Partnerships between service providers and people who use services: Service providers often refer to people who use their services as partners. With a few exceptions, service providers make the same errors (described above) as funding sources do-they do not operate on a level playing field. They assume they know what's best, and they make decisions for people without empowering the person to make their own decisions.
This is pretty interesting, don't you think? It illustrates that yucky things really do roll downhill. The mistakes around partnerships made at the highest level are replicated at the lowest level of our system. We can't expect to do what we've always done, so we need to prepare ourselves for real partnerships with primary care and learn new models.
We would give you a perfect recipe for developing successful partnerships, but alas, we're still trying to figure it out ourselves. We do have some ideas, though, that might help you avoid some of that stuff that's rolling downhill. Here are a few ideas to get your partnerships off to a good start:
Develop a relationship and protect it with your life. This will be your vehicle for maintaining a good foundation. Gain a good understanding of what's important to each of you. Share your fears and hopes.

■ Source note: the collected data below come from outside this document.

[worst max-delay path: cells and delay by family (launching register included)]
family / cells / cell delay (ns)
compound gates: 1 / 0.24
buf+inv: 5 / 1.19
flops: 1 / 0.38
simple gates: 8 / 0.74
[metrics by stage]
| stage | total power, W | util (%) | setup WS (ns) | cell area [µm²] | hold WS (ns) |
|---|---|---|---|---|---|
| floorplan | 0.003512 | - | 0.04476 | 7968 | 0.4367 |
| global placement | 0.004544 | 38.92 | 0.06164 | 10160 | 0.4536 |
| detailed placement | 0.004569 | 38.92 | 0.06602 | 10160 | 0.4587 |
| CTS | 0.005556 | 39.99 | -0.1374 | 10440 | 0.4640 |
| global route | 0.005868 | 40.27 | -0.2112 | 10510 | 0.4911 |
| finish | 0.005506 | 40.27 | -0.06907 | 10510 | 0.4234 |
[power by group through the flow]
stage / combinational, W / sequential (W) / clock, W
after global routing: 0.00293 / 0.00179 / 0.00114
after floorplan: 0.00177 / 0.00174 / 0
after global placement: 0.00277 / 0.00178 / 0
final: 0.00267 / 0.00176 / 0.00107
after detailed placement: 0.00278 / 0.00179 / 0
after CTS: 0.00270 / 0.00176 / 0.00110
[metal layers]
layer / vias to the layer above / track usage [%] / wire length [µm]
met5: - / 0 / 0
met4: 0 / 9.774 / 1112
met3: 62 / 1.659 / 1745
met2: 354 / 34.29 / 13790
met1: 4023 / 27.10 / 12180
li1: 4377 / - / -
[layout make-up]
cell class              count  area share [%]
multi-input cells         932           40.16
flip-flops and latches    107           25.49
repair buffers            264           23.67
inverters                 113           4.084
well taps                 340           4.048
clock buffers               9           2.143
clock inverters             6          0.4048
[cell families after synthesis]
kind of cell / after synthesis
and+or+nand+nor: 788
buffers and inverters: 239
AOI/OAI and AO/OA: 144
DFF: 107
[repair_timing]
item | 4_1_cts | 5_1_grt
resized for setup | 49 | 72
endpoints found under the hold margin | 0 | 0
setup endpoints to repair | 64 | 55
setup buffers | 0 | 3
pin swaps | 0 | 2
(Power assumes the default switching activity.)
## config.mk

```make
export PLATFORM = sky130hd
export DESIGN_NAME = imu_filter
export DESIGN_NICKNAME = d
export VERILOG_FILES = /design/src/rtl/imu_filter.sv
export SDC_FILE = /design/constraint.sdc
export NUM_CORES = 1
export LEC_CHECK = 0
export CORE_ASPECT_RATIO = 1.4
export CORE_MARGIN = 5
export CORE_UTILIZATION = 55
export DETAILED_ROUTE_END_ITERATION = 8
export PLACE_DENSITY = 0.81
export SYNTH_ARGS = -nofsm -noshare
export SYNTH_HDL_FRONTEND = slang
export SYNTH_SLANG_ARGS = --single-unit
```

## constraint.sdc

```tcl
create_clock -name clk -period 17.29 [get_ports clk]
set_input_delay 2.5935 -clock clk [delete_from_list [all_inputs] [get_ports clk]]
set_output_delay 2.5935 -clock clk [all_outputs]
set_load 0.01 [all_outputs]
```

## src/rtl/imu_filter.sv

```systemverilog
// Six-channel IMU exponential moving-average filter, one channel per cycle through a shared datapath.
// Optional output deadband enabled by defining IMU_FILTER_DEADBAND_EN.
module imu_filter #(
  parameter int SHIFT    = 3,
  parameter int DEADBAND = 64
) (
  input  logic        clk,
  input  logic        reset,
  input  logic [95:0] data_in,
  input  logic        data_valid,
  output logic [95:0] filt_out,
  output logic        out_valid,
  output logic        busy,
  output logic        overrun
);

  typedef enum logic [1:0] {IDLE, RUN, DONE} state_t;

  state_t      state_q, state_d;
  logic [2:0]  ch_q, ch_d;
  logic        primed_q, primed_d;
  logic [95:0] sample_q, sample_d;
  logic [15:0] acc_q [6];
  logic [15:0] acc_d [6];
  logic [95:0] filt_q, filt_d;
  logic        out_valid_q, out_valid_d;
  logic        busy_q, busy_d;
  logic        overrun_q, overrun_d;

  logic [15:0]        x_lane   [6];
  logic [15:0]        acc_upd  [6];
  logic [15:0]        lane_out [6];
  logic [95:0]        lanes_packed;
  logic [15:0]        x_cur, y_cur, y_new;
  logic signed [16:0] diff, step;

  if (SHIFT < 1 || SHIFT > 8 || DEADBAND < 0) begin : g_bad_param
    $error("imu_filter: parameter out of range");
  end

  // Shared datapath: the new value always lies between x and y, so dropping the top bit is safe.
  assign x_cur = x_lane[ch_q];
  assign y_cur = acc_q[ch_q];
  assign diff  = $signed({x_cur[15], x_cur}) - $signed({y_cur[15], y_cur});
  assign step  = diff >>> SHIFT;
  assign y_new = primed_q ? 16'({y_cur[15], y_cur} + step) : x_cur;

  for (genvar gi = 0; gi < 6; gi++) begin : g_lane
    assign x_lane[gi]  = sample_q[95-16*gi -: 16];
    assign acc_upd[gi] = (state_q == RUN && ch_q == 3'(gi)) ? y_new : acc_q[gi];
`ifdef IMU_FILTER_DEADBAND_EN
    logic [16:0] mag;
    assign mag = acc_upd[gi][15] ? (17'd0 - {1'b1, acc_upd[gi]}) : {1'b0, acc_upd[gi]};
    assign lane_out[gi] = (mag < 17'(DEADBAND)) ? 16'd0 : acc_upd[gi];
`else
    assign lane_out[gi] = acc_upd[gi];
`endif
    assign lanes_packed[95-16*gi -: 16] = lane_out[gi];
  end

  always_comb begin
    state_d     = state_q;
    ch_d        = ch_q;
    primed_d    = primed_q;
    sample_d    = sample_q;
    acc_d       = acc_upd;
    filt_d      = filt_q;
    out_valid_d = 1'b0;
    busy_d      = busy_q;
    overrun_d   = overrun_q;
    case (state_q)
      IDLE: begin
        if (data_valid) begin
          sample_d = data_in;
          state_d  = RUN;
          ch_d     = 3'd0;
          busy_d   = 1'b1;
        end
      end
      RUN: begin
        if (data_valid) overrun_d = 1'b1;
        if (ch_q == 3'd5) begin
          state_d     = DONE;
          ch_d        = 3'd0;
          filt_d      = lanes_packed;
          out_valid_d = 1'b1;
          primed_d    = 1'b1;
        end else begin
          ch_d = ch_q + 3'd1;
        end
      end
      DONE: begin
        if (data_valid) overrun_d = 1'b1;
        state_d = IDLE;
        busy_d  = 1'b0;
      end
      default: begin
        state_d = IDLE;
        busy_d  = 1'b0;
      end
    endcase
  end

  always_ff @(posedge clk) begin
    if (reset) begin
      state_q     <= IDLE;
      ch_q        <= 3'd0;
      primed_q    <= 1'b0;
      sample_q    <= '0;
      for (int i = 0; i < 6; i++) acc_q[i] <= '0;
      filt_q      <= '0;
      out_valid_q <= 1'b0;
      busy_q      <= 1'b0;
      overrun_q   <= 1'b0;
    end else begin
      state_q     <= state_d;
      ch_q        <= ch_d;
      primed_q    <= primed_d;
      sample_q    <= sample_d;
      for (int i = 0; i < 6; i++) acc_q[i] <= acc_d[i];
      filt_q      <= filt_d;
      out_valid_q <= out_valid_d;
      busy_q      <= busy_d;
      overrun_q   <= overrun_d;
    end
  end

  assign filt_out  = filt_q;
  assign out_valid = out_valid_q;
  assign busy      = busy_q;
  assign overrun   = overrun_q;

endmodule

```

Yosys cells after proc, flatten, opt, wreduce, memory -nomap -nowiden

Memories as Yosys holds them, arrays and structs flattened. A register that Yosys moved wholly into a read port is not among the register bits.
Cells that the tools add are included.

Multiplexer cells: 30
Magnitude comparators: 1
Add/subtract/negate cells: 3
Div/mod/pow operators: 0
Bitwise operators: 8
Shifts and indexed selects: 0
Reduce and logical (&&, ||, !) cells: 17
Eq/ne operators: 9
Multiply operators: 0

Operators by type and width:

| operator                                                                | number |
|---|---|
| 16-bit two-way mux                                                      | 15 |
| 16-bit binary-select mux with 3-bit select                              | 1 |
| 16-bit by 16-bit subtractor with 17-bit output                          | 1 |
| 16-bit by 14-bit adder with 16-bit output                               | 1 |
| 3-bit two-way mux                                                       | 4 |
| 2-bit AND reduction                                                     | 6 |
| 3-bit by 2-bit equality test with 1-bit output, second input constant   | 2 |
| 3-bit equality test, second input constant                              | 2 |
| 1-bit logical AND                                                       | 6 |
| 1-bit OR                                                                | 6 |
| 3-bit case mux with 2 select lines                                      | 1 |
| 1-bit two-way mux                                                       | 5 |
| 4-bit greater-or-equal comparator, second input constant                | 1 |
| 2-bit two-way mux                                                       | 2 |
| 3-bit NOT with 4-bit output                                             | 1 |
| 2-bit case mux with 2 select lines                                      | 1 |
| 2-bit OR reduction                                                      | 2 |
| 3-bit by 1-bit adder with 3-bit output, second input constant           | 1 |
| 3-bit by 1-bit equality test with 1-bit output, second input constant   | 1 |
| 3-bit zero test                                                         | 1 |
| 2-bit by 1-bit equality test with 1-bit output, second input constant   | 1 |
| 2-bit equality test, second input constant                              | 1 |
| 2-bit zero test                                                         | 1 |
| 2-bit by 1-bit inequality test with 1-bit output, second input constant | 1 |
| 4 further kinds                                                         | 4 |

Logic and storage cells: 77
Latch bits: 0
Bits of input ports: 99
Memories: 1
Memory bits (writable): 96
ROM bits: 0
Output and inout bits: 99
Flip-flop bits (word level): 201

Memories:

| name  | words | width | rd ports | clocked after Yosys merged registers in | wr ports | line | source |
|---|---|---|---|---|---|---|---|
| acc_q | 6     | 16    | 7        | 1                                       | 6        | 23   | `logic [15:0] acc_q [6];` |

Depth between registers and ports, before layout

Depth after elaboration: 9
Gate-level depth with buffers: 25
Gate-level depth less buffers: 21

Least setup slack after synthesis

No wires, ideal clock.

Path kind: flip-flop to flip-flop
From: register with a tool-made name
To: register filt_q[45] (netlist: filt_out[45])
Library setup time: 65 ps
Path buffers: 4
Arrival time: 5710 ps
Stages on the path, launching flop included: 24
Period minus slack after synthesis: 5775 ps
Required time: 17225 ps
Path slack: 11515 ps
Path through: dfxtp_1 clkbuf_1 buf_1 clkbuf_1 mux4_2 nor2_1 a21o_1 ha_1 nand3_1 nor2_1 o41a_1 o31a_1 or4_1 a31oi_1 xnor2_1 ha_1 nor4_1 a31oi_1 o21ai_0 or3b_2 clkbuf_1 o21a_1 o21a_1 nor2_1

RTL lines:

| what                 | line | source |
|---|---|---|
| end signal, assigned | 121  | `filt_q <= filt_d;` |
| end, declared        | 25   | `logic [95:0] filt_q, filt_d;` |

==> results.md <==
* CTS Buffer Depth at 3
* CTS Buf Count at 28
* Die height at 194 µm
* Post-Syn Nets at 1703
* Synth area leader: dfxtp_1
* Register area share after synthesis at 45.2%
* Nets at 1830
* Crit-path max FO at 40
* Hold-fix buffers at CTS at 0
* Share of the synthesized area in the top cell type at 45.2%
* FF-to-FF setup slack at 11460 ps
* Required time worst endpoint at 17670 ps
* Fmax at 171 MHz
* Largest net degree at the start of global routing at 98
* Cell area power density at 103 nW/µm²
* Worst-path clk slew at 60 ps
* Tcrit/Tclk final at 33.7%
* Clock tree root buffer cell: clkbuf_16
* EDFF count, synth at 0
* Iter 0 DRT Violations at 847
* Final hold violation count at 0
* First-pass GRT wire length at 58.9 mm
* Layout area overhead at 22.7%
* Max-cap violations at 0
* Synthesized area at 13300 µm²
* Postcts setup bufs at 0
* Critical path type: reg -> reg
* Layout cell share with drive strength beyond 1 at 6.53%
* Post_cts resized at 0
* Worst-Margin Slew at 1170 ps
* Fin Hold WS at 451 ps
* CP arrival at 6220 ps
* Fin cells at 2025
* Clk_lat worst skew at 550 ps
* Tot GR Track Use at 25.9%
* Grt total ovfl at 0
* Leak at 5.87 nW
* Worst setup SP type: flip-flop
* Post-synth top flop: dfxtp_1
* Final WL at 36.7 mm
* Die width at 141 µm
* Antenna Violating Nets Remaining at 0
* TritonRoute pass-1 iters at 5
* Hold Crit Class: reg -> reg
* Final setup skew at 15.6 ps
* Synthesis Warnings at 0
* # H-tree levels at 1
* Run status: completed
* Async SR Flop Fraction at 0%
* Min cycle time layout at 5830 ps
* DRC errors left at 0
* Initial Util at 55.7%
* Setup TNS at 0 ps
* Hold depth at 2
* Via density at 5.76
* Antenna diode count at 0
* Number of cells on the worst reg-to-reg path at 22
* Ports at 198
* IO buf count at 197
* Hpwl dp at 25.9 mm
* Slew Limit Fails at 0
* Post-Synthesis Cells at 1568
* RSZ-0062 raised after global routing: false
* Placed instance area at 15400 µm²
* TritonCTS clock tree: done
* Wire per inst at 18.1 µm
* Worst Setup End Kind: flip-flop
* Dpl cells at 1975
* Clk sink count at 300
* DR vias at 11700
* Initial antenna violation count at 0
* Std-Cell Rows at 67
* Final Util at 68.3%
* Die Area at 27400 µm²
* Peak supply drop at 0.0785 mV
* Core area at 23900 µm²
* Post-route cell area at 16300 µm²
* Most common cell after layout, fill and taps aside: nand2_1
* Syn avg cell area at 8.48 µm²
* Vias in the first global route at 11300
* Slew margin rel. at 22.0%
* Yosys reg bits at 300
* Setup violations, final at 0
* Most frequent cells in the layout: nand2_1 (321), dfxtp_1 (298), a21oi_1 (209)
* Netlist cell types at 60
* GP Congestion at 0.865
* Area contributors post-synth: dfxtp_1 (45%), nand2_1 (9.1%), a21oi_1 (7.9%)
==> area by class of cell <==
type                       count  area (µm²)
clock inverter                10         141
multi-input combinational   1116        6730
sequential                   300        6010
fill                        1984        7570
tap                          310         388
clock buffer                  40         827
inverter                      37         139
timing repair buffer         212        2090
==> cell usage after synthesis, drive strengths merged (2+ instances only) <==
library cell,n
nand2b,6
o211ai,4
o21bai,2
or4,13
dfxtp,300
and3,4
inv,36
o22ai,2
xor2,2
a211oi,75
or2,2
a2111oi,2
mux4,32
and2,7
nor4,6
nand3,14
a21o,23
a221oi,2
mux2,3
o21ai,45
nor2b,3
nand2,322
ha,35
nor3,16
nor2,162
a31oi,9
xnor2,14
o21a,26
buf,25
mux2i,51
o41ai,2
nand4,4
a21oi,209
clkbuf,90
o211a,2
nor4b,3
==> worst max-delay path, cell delays in order, from the launching register on <==
cell	delay (ps)
dfxtp_2	320
buf_4	540
mux4_2	580
nand2_1	70
o21ai_0	130
ha_1	350
o21a_1	180
o21ai_0	270
a211oi_2	110
o41a_1	380
o31a_1	330
o311a_1	360
nor2_1	130
xnor2_1	80
ha_1	320
inv_1	90
nor3_1	170
nand3_1	180
nand3_1	130
a31oi_1	100
xnor2_1	130
mux2i_1	540
a211oi_1	160
==> sequential cells by signal (all words and copies together), names as in the netlist, named ones only <==
name,cells
acc_q,96
busy,1
ch_q,3
filt_out,96
out_valid,1
overrun,1
primed_q,1
sample_q,96
state_q,2
==> kinds of logic (layout without fill, tap and decap cells) <==
group	count (synthesis)	after routing	synth area share, %
AO/OA/AOI/OAI	415	415	18.9
XOR/XNOR	16	16	1.05
adder cells (fa/ha/maj)	36	36	3.44
buffers and inverters	152	299	4.46
flip-flops	300	300	45.2
multiplexers	86	86	9.51
AND/OR/NAND/NOR	563	563	17.4
==> stage by stage <==
step | setup WS, ps | total power [mW]
final | 11460 | 1.68
after global routing | 10970 | 1.76
after CTS | 11460 | 1.69
after detailed placement | 11490 | 1.05
after global placement | 11560 | 1.05
after floorplan | 11510 | 0.965
==> worst paths after layout <==
check,to,startpoint
min reg2reg,filt_out[62],filt_out[62]
max reg2reg,acc_q[2][14],ch_q[0]
min,filt_out[62],filt_out[62]
max,acc_q[2][14],ch_q[0]
==> per-layer routing <==
layer	part of all wire, %	vias to the layer above	global-route usage (%)
met5	0	-	0
met4	4.1	0	10.2
met3	5.4	80	2.94
met2	50	410	45.0
met1	41	5485	32.7
li1	-	5696	-
==> power breakdown <==
group / total, mW / internal [mW] / switching [mW]
combinational: 0.318 / 0.132 / 0.186
clock: 0.643 / 0.377 / 0.265
sequential: 0.724 / 0.712 / 0.0117
total: 1.68 / 1.22 / 0.463
No activity file was read; power rests on OpenSTA's default activity.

Develop a shared vision statement-not yours and not theirs, but a new one that you share that guides your work together. Make sure it causes your hearts to sing, inspires you and those you serve, and has meaning and purpose for all involved.
Talk about the strengths of each partner. How can they be applied to the shared vision? How can you bring out strengths in each other?
Talk about the limitations of each partner. How can you support each other to compensate for weaknesses?